=== Records shown ===

## src/rtl/epd_tg_pkg.sv

```systemverilog
package epd_tg_pkg;
  typedef enum logic {
    SEQ_IDLE = 1'b0,
    SEQ_RUN  = 1'b1
  } seq_state_t;
endpackage

```

## src/rtl/epd_axis_cnt.sv

```systemverilog
module epd_axis_cnt #(
  parameter int W = 8
) (
  input  logic         clk,
  input  logic         rst_n,
  input  logic         clr,
  input  logic         step,
  input  logic [W-1:0] last_pos,
  output logic [W-1:0] pos,
  output logic         wrap
);
  assign wrap = (pos == last_pos);

  always_ff @(posedge clk or negedge rst_n) begin
    if (!rst_n)       pos <= '0;
    else if (clr)     pos <= '0;
    else if (step)    pos <= wrap ? '0 : pos + W'(1);
  end
endmodule

```

## src/rtl/epd_axis_decode.sv

```systemverilog
module epd_axis_decode #(
  parameter int W  = 8,
  parameter int IW = 6
) (
  input  logic          en,
  input  logic [W-1:0]  pos,
  input  logic [IW-1:0] sync_len,
  input  logic [IW-1:0] back_len,
  input  logic [IW-1:0] data_len,
  input  logic          flip,
  output logic          sync_o,
  output logic          act_o,
  output logic [W-1:0]  idx_o
);
  function automatic logic [W-1:0] widen(input logic [IW-1:0] v);
    return W'(v);
  endfunction

  function automatic logic [W-1:0] mirror(input logic [W-1:0] off,
                                          input logic [W-1:0] len,
                                          input logic dir);
    return dir ? (len - W'(1) - off) : off;
  endfunction

  logic [W-1:0] act_lo;
  logic [W-1:0] off;

  assign act_lo = widen(sync_len) + widen(back_len);
  assign off    = pos - act_lo;
  assign sync_o = en && (pos < widen(sync_len));
  assign act_o  = en && (pos >= act_lo) && (off < widen(data_len));
  assign idx_o  = act_o ? mirror(off, widen(data_len), flip) : '0;
endmodule

```

## src/rtl/epd_window.sv

```systemverilog
module epd_window #(
  parameter int W = 8
) (
  input  logic         en,
  input  logic [W-1:0] pos,
  input  logic [W-1:0] lo,
  input  logic [W-1:0] len,
  output logic         hit
);
  // subtract before comparing so lo+len never overflows
  assign hit = en && (pos >= lo) && ((pos - lo) < len);
endmodule

```

## src/rtl/epd_seq_ctrl.sv

```systemverilog
module epd_seq_ctrl
  import epd_tg_pkg::*;
#(
  parameter int FW = 8
) (
  input  logic          clk,
  input  logic          rst_n,
  input  logic          start,
  input  logic          line_wrap,
  input  logic          row_wrap,
  input  logic [FW-1:0] frame_last,
  output logic          run,
  output logic          launch,
  output logic [FW-1:0] frame_idx,
  output logic          frame_end,
  output logic          disp_end
);
  seq_state_t state_q;
  logic       start_q;

  assign run       = (state_q == SEQ_RUN);
  assign launch    = start && !start_q && !run;
  assign frame_end = run && line_wrap && row_wrap;
  assign disp_end  = frame_end && (frame_idx == frame_last);

  always_ff @(posedge clk or negedge rst_n) begin
    if (!rst_n) begin
      state_q   <= SEQ_IDLE;
      start_q   <= 1'b0;
      frame_idx <= '0;
    end else begin
      start_q <= start;
      if (launch) begin
        state_q   <= SEQ_RUN;
        frame_idx <= '0;
      end else if (disp_end) begin
        state_q <= SEQ_IDLE;
      end else if (frame_end) begin
        frame_idx <= frame_idx + FW'(1);
      end
    end
  end
endmodule

```

## src/rtl/epd_timing_gen.sv

```systemverilog
module epd_timing_gen #(
  parameter int H_W = 12,
  parameter int V_W = 11,
  parameter int FW  = 8,
  parameter int SDW = 10
) (
  input  logic           clk,
  input  logic           rst_n,
  input  logic           start,
  input  logic [FW-1:0]  frame_last,
  input  logic [H_W-1:0] h_sync_len,
  input  logic [H_W-1:0] h_back_len,
  input  logic [H_W-1:0] h_data_len,
  input  logic [H_W-1:0] h_end_len,
  input  logic [V_W-1:0] v_sync_len,
  input  logic [V_W-1:0] v_back_len,
  input  logic [V_W-1:0] v_data_len,
  input  logic [V_W-1:0] v_end_len,
  input  logic [H_W-1:0] gate_rise,
  input  logic [H_W-1:0] gate_len,
  input  logic [SDW-1:0] sde_width,
  input  logic [V_W-1:0] line_flag_num,
  input  logic           gate_dir,
  input  logic           src_dir,
  output logic           hsync,
  output logic           vsync,
  output logic           h_active,
  output logic           v_active,
  output logic           sde,
  output logic           gate_clk,
  output logic           line_flag,
  output logic [H_W+1:0] col_idx,
  output logic [V_W+1:0] row_idx,
  output logic [FW-1:0]  frame_idx,
  output logic           frame_end,
  output logic           disp_end
);
  // two spare bits hold the sum of four segments without overflow
  localparam int HC_W = H_W + 2;
  localparam int VC_W = V_W + 2;

  function automatic logic [HC_W-1:0] h_last_pos(input logic [H_W-1:0] a, b, c, d);
    return HC_W'(a) + HC_W'(b) + HC_W'(c) + HC_W'(d) - HC_W'(1);
  endfunction

  function automatic logic [VC_W-1:0] v_last_pos(input logic [V_W-1:0] a, b, c, d);
    return VC_W'(a) + VC_W'(b) + VC_W'(c) + VC_W'(d) - VC_W'(1);
  endfunction

  logic            seq_run;
  logic            seq_launch;
  logic [HC_W-1:0] hpos;
  logic [VC_W-1:0] vpos;
  logic            line_wrap;
  logic            row_wrap;
  logic [HC_W-1:0] h_lo;
  logic [HC_W-1:0] sde_len;

  epd_seq_ctrl #(.FW(FW)) u_seq (
    .clk        (clk),
    .rst_n      (rst_n),
    .start      (start),
    .line_wrap  (line_wrap),
    .row_wrap   (row_wrap),
    .frame_last (frame_last),
    .run        (seq_run),
    .launch     (seq_launch),
    .frame_idx  (frame_idx),
    .frame_end  (frame_end),
    .disp_end   (disp_end)
  );

  epd_axis_cnt #(.W(HC_W)) u_hcnt (
    .clk      (clk),
    .rst_n    (rst_n),
    .clr      (seq_launch),
    .step     (seq_run),
    .last_pos (h_last_pos(h_sync_len, h_back_len, h_data_len, h_end_len)),
    .pos      (hpos),
    .wrap     (line_wrap)
  );

  epd_axis_cnt #(.W(VC_W)) u_vcnt (
    .clk      (clk),
    .rst_n    (rst_n),
    .clr      (seq_launch),
    .step     (seq_run && line_wrap),
    .last_pos (v_last_pos(v_sync_len, v_back_len, v_data_len, v_end_len)),
    .pos      (vpos),
    .wrap     (row_wrap)
  );

  epd_axis_decode #(.W(HC_W), .IW(H_W)) u_hdec (
    .en       (seq_run),
    .pos      (hpos),
    .sync_len (h_sync_len),
    .back_len (h_back_len),
    .data_len (h_data_len),
    .flip     (src_dir),
    .sync_o   (hsync),
    .act_o    (h_active),
    .idx_o    (col_idx)
  );

  epd_axis_decode #(.W(VC_W), .IW(V_W)) u_vdec (
    .en       (seq_run),
    .pos      (vpos),
    .sync_len (v_sync_len),
    .back_len (v_back_len),
    .data_len (v_data_len),
    .flip     (gate_dir),
    .sync_o   (vsync),
    .act_o    (v_active),
    .idx_o    (row_idx)
  );

  assign h_lo    = HC_W'(h_sync_len) + HC_W'(h_back_len);
  assign sde_len = (sde_width == '0) ? HC_W'(h_data_len) : HC_W'(sde_width);

  epd_window #(.W(HC_W)) u_sde (
    .en  (v_active),
    .pos (hpos),
    .lo  (h_lo),
    .len (sde_len),
    .hit (sde)
  );

  epd_window #(.W(HC_W)) u_gate (
    .en  (seq_run),
    .pos (hpos),
    .lo  (HC_W'(gate_rise)),
    .len (HC_W'(gate_len)),
    .hit (gate_clk)
  );

  assign line_flag = seq_run && (hpos == '0) && (vpos == VC_W'(line_flag_num));
endmodule

```

## config.mk

```make
export PLATFORM = sky130hd
export DESIGN_NAME = epd_timing_gen
export DESIGN_NICKNAME = d
export VERILOG_FILES = /design/src/rtl/epd_tg_pkg.sv /design/src/rtl/epd_axis_cnt.sv /design/src/rtl/epd_axis_decode.sv /design/src/rtl/epd_window.sv /design/src/rtl/epd_seq_ctrl.sv /design/src/rtl/epd_timing_gen.sv
export SDC_FILE = /design/constraint.sdc
export NUM_CORES = 1
export LEC_CHECK = 0
export ABC_AREA = 1
export BUFFER_PORTS_ARGS = -buffer_cell sky130_fd_sc_hd__buf_2
export CAP_MARGIN = 20
export CORE_MARGIN = 4
export CORE_UTILIZATION = 35
export CTS_CLUSTER_DIAMETER = 120
export DETAILED_ROUTE_END_ITERATION = 8
export PLACE_DENSITY = 0.51
export SYNTH_ARGS = -nofsm -noshare
export SYNTH_HDL_FRONTEND = slang
export SYNTH_HIERARCHICAL = 1
export SYNTH_SLANG_ARGS = --single-unit
```

## constraint.sdc

```tcl
create_clock -name clk -period 9.87 [get_ports clk]
set_clock_uncertainty 0.05 [all_clocks]
set_input_delay 2.4675 -clock clk [delete_from_list [all_inputs] [get_ports clk]]
set_output_delay 2.4675 -clock clk [all_outputs]
set_load 0.005 [all_outputs]
```

==> reports/results.ini <==
[run_status]
status=finished, final reports clean

[timing]
hold_viol=0
drv_slew=0
finalSetupTns_ns=0
setup_viol=0
worst_slew_pin_slew_ns=0.9481
min_period_ns=9.272
max_slew_margin=0.3679
rsz0062_at_grt=false
period_share=0.9394
hold_slack_ns=0.5140
timing.fmax_mhz=107.9

[cells_and_area]
regArea_um2=925.9
multi_input_area_um2=12020
final_util=0.3980
instances_no_fill=3362
nets=3207
antenna_cells=0
fill_cells=4787
area_delta_synth_final_pct=12.27
drive_gt1_frac=0.1336

[power_and_ir_drop]
power_frac_seq=0.076
power_switching_uw=2557
power_density_nw_per_um2=246.3
p_leak_uw=0.01035
p_sw_frac=0.6055
power_frac_comb=0.877
internal_power_uw=1666
peakVddDrop_mv=0.1285
p_clk_frac=0.047

[route]
wirelength_um=50620
drcViolationCount=0
drtPass1Iterations=7
wl_per_cell_um=15.06
ant_nets=0
drt_iter0_drc=1008
vias_per_cell=4.759
vias=16000

[cts]
cts_sinks=37
cts_max_level=2
postCtsHoldBufs=0
cts_setup_buffers=0
clkLatencyLatePin_ns=0.30
cts_tree=done
clk_pin_slew_worst_paths_ns=0.06
cts_buffer_depth=2
ctsRootBufferMaster=clkbuf_16
cts_resized=0
numCtsBuffers=5

[yosys]
yosys.cell_count.top_type=nand2_1
synth_top_area_frac=0.1958
synth_top_flop_cell=dfrtp_1
synth-seq-cells=37
async_reset_ff_frac=1.000
ys_seq_area_frac=0.06064
syn_area_per_cell_um2=5.935
synth_area_leader_cell=ha_1
yosys_warnings=6
synthTopCellsByArea=ha_1 20%, nand2_1 18%, inv_1 14%, dfrtp_1 6.1%, nand3_1 5.9%
netlist_instances=2573
synth_cell_type_count=53
yosys-top-cells-count=748 x nand2_1, 567 x inv_1, 239 x ha_1
syn-cell-area_um2=15270
synth-edff-count=0

[grt]
grt-ovfl-total=0
grt_pass1_vias=15340
grt_pass1_wl_um=80540
track_usage=0.2105
grt_max_degree=38
antenna_found_initial=3

[worst_hold_path]
hold_class=reg2reg
min_path_cells=2

[critical_path]
crit_top_cell=nand2_1
cp-start-kind=primary input
max_stage_delay_ns=0.45
end_kind=output port
path_max_fanout=15
worstPathArrival_ns=6.75
reg2reg_depth=16
cp_data_required_time_ns=7.35
cp_cell_sequence=buf_2 > ha_1 > inv_1 > fa_1 > o21ai_0 > nand2_1 > nand2_1 > nand3_1 > nand2_1 > or2_2 > nand2_1 > ha_1 > nand2_1 > nor2_1 > nand4_1 > nand4_1 > nand2_1 > ha_1 > a211oi_1 > nand4_4 > nor2_1 > buf_2
cp_slowest_cell=nand4_4
path_class=in2out

[floorplanning]
dieArea_um2=47030
die_w_um=216.9
start_util=0.3545
io_pins=194
row_count=76
die_h_um=216.9
core_um2=43080

[placed_design]
dp_cells=3354
io_buffer_count=193
place.gp.congestion=0.9466
hpwl_um=44760

[run]
drv_cap=0

## flip-flops by register name (all words and copies together), names as in the netlist
register,count
u_seq/start_q,1
u_vcnt/pos,13
u_seq/run,1
u_hcnt/pos,14
u_seq/frame_idx,8
## logic make-up after synthesis
logic type | count (synthesis) | synth area share
adder cells (fa/ha/maj) | 281 | 0.2509
buffers and inverters | 611 | 0.1536
AND/OR/NAND/NOR | 1319 | 0.3874
other | 1 | 0.0002456
XOR/XNOR | 114 | 0.06539
flip-flops | 37 | 0.06064
AO/OA/AOI/OAI | 210 | 0.08178
## routing by layer
layer	routed length, um	share of wire	track usage
met1	23510	0.46	0.2843
met2	23980	0.47	0.3733
met3	2174	0.043	0.01326
met4	948	0.019	0.04198
met5	13	0.00026	0
## power groups by stage
stage | clock (uW) | sequential (uW) | combinational (uW)
2_1_floorplan | 0 | 277 | 2780
3_3_place_gp | 0 | 328 | 3650
3_5_place_dp | 0 | 327 | 3690
4_1_cts | 205 | 324 | 3710
5_1_grt | 207 | 328 | 4250
6_report | 198 | 321 | 3700
## worst max-delay path, delay by kind of cell
kind                     cells  cell delay [ns]
adder cells (fa/ha/maj)      4             1.29
AND/OR/NAND/NOR             13             1.98
AO/OA/AOI/OAI                2             0.72
buffers and inverters        3             0.29
## stage by stage
stage	power, uW	worst slack (ns)	cell area, um2
6_report	4222	0.5985	17140
5_1_grt	4788	0.2336	17140
4_1_cts	4241	0.6343	17140
3_5_place_dp	4017	0.6313	16970
3_3_place_gp	3982	0.6669	16970
2_1_floorplan	3060	1.381	15290
## placed cells by master, fill, tap and decap left out, types with 6 or more instances in the layout
master / instances
o21ai_0: 37
inv_1: 567
nor2_4: 16
a21oi_1: 105
nand3_2: 12
nand2_4: 7
buf_4: 10
nand4_1: 52
xor2_1: 85
ha_1: 239
nor3_1: 17
dfrtp_1: 37
o21ai_2: 10
a21o_1: 6
fa_1: 42
nor2_2: 25
conb_1: 7
nor2_1: 202
inv_2: 27
o21bai_1: 10
nand2_1: 748
and2_1: 7
buf_2: 193
a21oi_2: 20
xnor2_1: 29
nand3_1: 181
nand2_2: 23
## final timing paths
| check | start | to | slack [ns] |
|---|---|---|---|
| worst max-delay path | h_sync_len[0] | col_idx[13] | 0.60 |
| worst min-delay path | u_seq/frame_idx[7] | u_seq/frame_idx[7] | 0.51 |
| worst max register to register | u_hcnt/pos[0] | u_vcnt/pos[8] | 7.10 |
| worst min register to register | u_seq/frame_idx[7] | u_seq/frame_idx[7] | 0.51 |
| max in group asynchronous | rst_n | u_vcnt/pos[8] | 6.90 |
| min in group asynchronous | rst_n | u_seq/frame_idx[5] | 2.27 |
## area by class of cell
class | instances | area share
multi-input cells | 1931 | 0.7012
inverters | 598 | 0.1311
repair buffers | 203 | 0.06073
flip-flops and latches | 37 | 0.05401
well taps | 585 | 0.04270
clock buffers | 6 | 0.008102
clock inverters | 2 | 0.002190
(Power assumes the default switching activity.)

===

- **Your instructions**
Your task is to find every line above containing the word "parameter" and copy it.

- **Task result**
  parameter int W = 8
  parameter int W  = 8,
  parameter int IW = 6
  parameter int W = 8
  parameter int FW = 8
  parameter int H_W = 12,
  parameter int V_W = 11,
  parameter int FW  = 8,
  parameter int SDW = 10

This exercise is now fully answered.